DML Statement Row Locks Table Locks
SELECT ... FROM table    
INSERT INTO table ... Exclusive Row Locks Row Exclusive Table Locks
UPDATE table ... Exclusive Row Locks Row Exclusive Table Locks
DELETE FROM table ... Exclusive Row Locks Row Exclusive Table Locks
SELECT ... FROM table ... FOR UPDATE OF ... Exclusive Row Locks Row Share Table Locks
  • Exclusive Row Lock
    • A transaction acquires an exclusive row lock for each individual row modified by one of the following statements: INSERT, UPDATE, DELETE, and SELECT with the FOR UPDATE clause.
    • A modified row is always locked exclusively so that other transactions cannot modify the row until the transaction holding the lock is committed or rolled back.
  • Row Exclusive Table Locks
    • A row exclusive table lock generally indicates that the transaction holding the lock has made one or more updates to rows in the table.
    • A row exclusive table lock held by a transaction allows other transactions to query, insert, update, delete, or lock rows concurrently in the same table.

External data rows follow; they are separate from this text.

Source: an optimization exercise on an open RTL-to-GDS flow (aim: small area). Production flows keep margins and buffers that such runs may drop.
In this exercise RTL edits were held to simulation tests only and were not proved equivalent to the original.
No activity file was given, so power comes from the tool's default toggle rates.

$ cat design/flow/config.mk
export PLATFORM = sky130hd
export DESIGN_NAME = kisc_fb_framer
export DESIGN_NICKNAME = kisc_fb_framer
export VERILOG_FILES = /design/flow/design.v
export SDC_FILE = /design/flow/constraint.sdc
export NUM_CORES = 4
export LEC_CHECK = 0
export CAP_MARGIN = 20
export CORE_MARGIN = 2
export CORE_UTILIZATION = 40
export SLEW_MARGIN = 20
$ cat design/flow/design.v
module kisc_fb_validator (
    input  wire [455:0] frame,
    output reg  [2:0]   kind,         
    output reg          link_reset    
);
    localparam [15:0] VALID_HEADER   = 16'hAAAA;
    localparam [15:0] INVALID_HEADER = 16'hFFFF;
    function [15:0] rd16(input [455:0] f, input integer o);
        rd16 = {f[8*(o+1) +: 8], f[8*o +: 8]};
    endfunction
    function [15:0] rd8(input [455:0] f, input integer o);
        rd8 = {8'h00, f[8*o +: 8]};
    endfunction
    function [15:0] cs_mf(input [455:0] f, input integer o);
        cs_mf = rd16(f, o + 0)       
              ^ rd16(f, o + 2)       
              ^ rd8 (f, o + 4)       
              ^ rd16(f, o + 5)       
              ^ rd16(f, o + 7)       
              ^ rd16(f, o + 9)       
              ^ rd16(f, o + 11)      
              ^ rd16(f, o + 13)      
              ^ rd8 (f, o + 19)      
              ^ rd8 (f, o + 20)      
              ^ rd8 (f, o + 21);     
    endfunction
    wire [15:0] start    = rd16(frame, 0);
    wire [15:0] stored   = rd16(frame, 55);
    wire [15:0] computed = start
                         ^ cs_mf(frame, 2)       
                         ^ cs_mf(frame, 24)      
                         ^ rd16(frame, 46)       
                         ^ rd16(frame, 48)       
                         ^ rd16(frame, 50)       
                         ^ rd8 (frame, 52)       
                         ^ rd8 (frame, 53)       
                         ^ rd8 (frame, 54);      
    always @* begin
        kind       = 3'd0;
        link_reset = 1'b0;
        if (start != VALID_HEADER) begin
            kind       = 3'd1;
            link_reset = (start == INVALID_HEADER);
        end else if (stored != computed) begin
            kind       = 3'd2;
        end
    end
endmodule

Therefore, row exclusive table locks allow multiple transactions to obtain simultaneous row exclusive and row share table locks for the same table.
    • A row exclusive table lock held by a transaction prevents other transactions from manually locking the table for exclusive reading or writing.
  • Row Share Table Locks
    • A row share table lock indicates that the transaction holding the lock on the table has locked rows in the table and intends to update them.
    • A row share table lock held by a transaction allows other transactions to query, insert, update, delete, or lock rows concurrently in the same table.
    • A row share table lock held by a transaction prevents other transactions from exclusive write access to the same table using only LOCK TABLE table IN EXCLUSIVE MODE statement.
Locking for SELECT statement
  • A query acquires no data locks. Therefore, other transactions can query and update a table being queried, including the specific rows being queried. Because queries lacking FOR UPDATE clauses do not acquire any data locks to block other operations, such queries are often referred to in Oracle as nonblocking queries.
  • A query does not have to wait for any data locks to be released; it can always proceed. (Queries may have to wait for data locks in some very specific cases of pending distributed transactions.)
Locking for INSERT, UPDATE, DELETE, and SELECT ... FOR UPDATE statement
  • The transaction that contains a DML statement acquires exclusive row locks on the rows modified by the statement. Other transactions cannot update or delete the locked rows until the locking transaction either commits or rolls back.
  • The transaction that contains a DML statement does not need to acquire row locks on any rows selected by a subquery or an implicit query, such as a query in a WHERE clause. A subquery or implicit query in a DML statement is guaranteed to be consistent as of the start of the query and does not see the effects of the DML statement it is part of.
  • A query in a transaction can see the changes made by previous DML statements in the same transaction, but cannot see the changes of other transactions begun after its own transaction.
  • In addition to the necessary exclusive row locks, a transaction that contains a DML statement acquires at least a row exclusive table lock on the table that contains the affected rows. If the containing transaction already holds a share, share row exclusive, or exclusive table lock for that table, the row exclusive table lock is not acquired. If the containing transaction already holds a row share table lock, Oracle automatically converts this lock to a row exclusive table lock.

2 comments:

Anonymous said...

thanks

Anonymous said...

Excellent post. I am grateful to you for explaining this complex concept in such an easy and simple way. This article is the best guide I have read so far that explains the concept of concurrency and transactions in such a great way. Thanks for sharing it.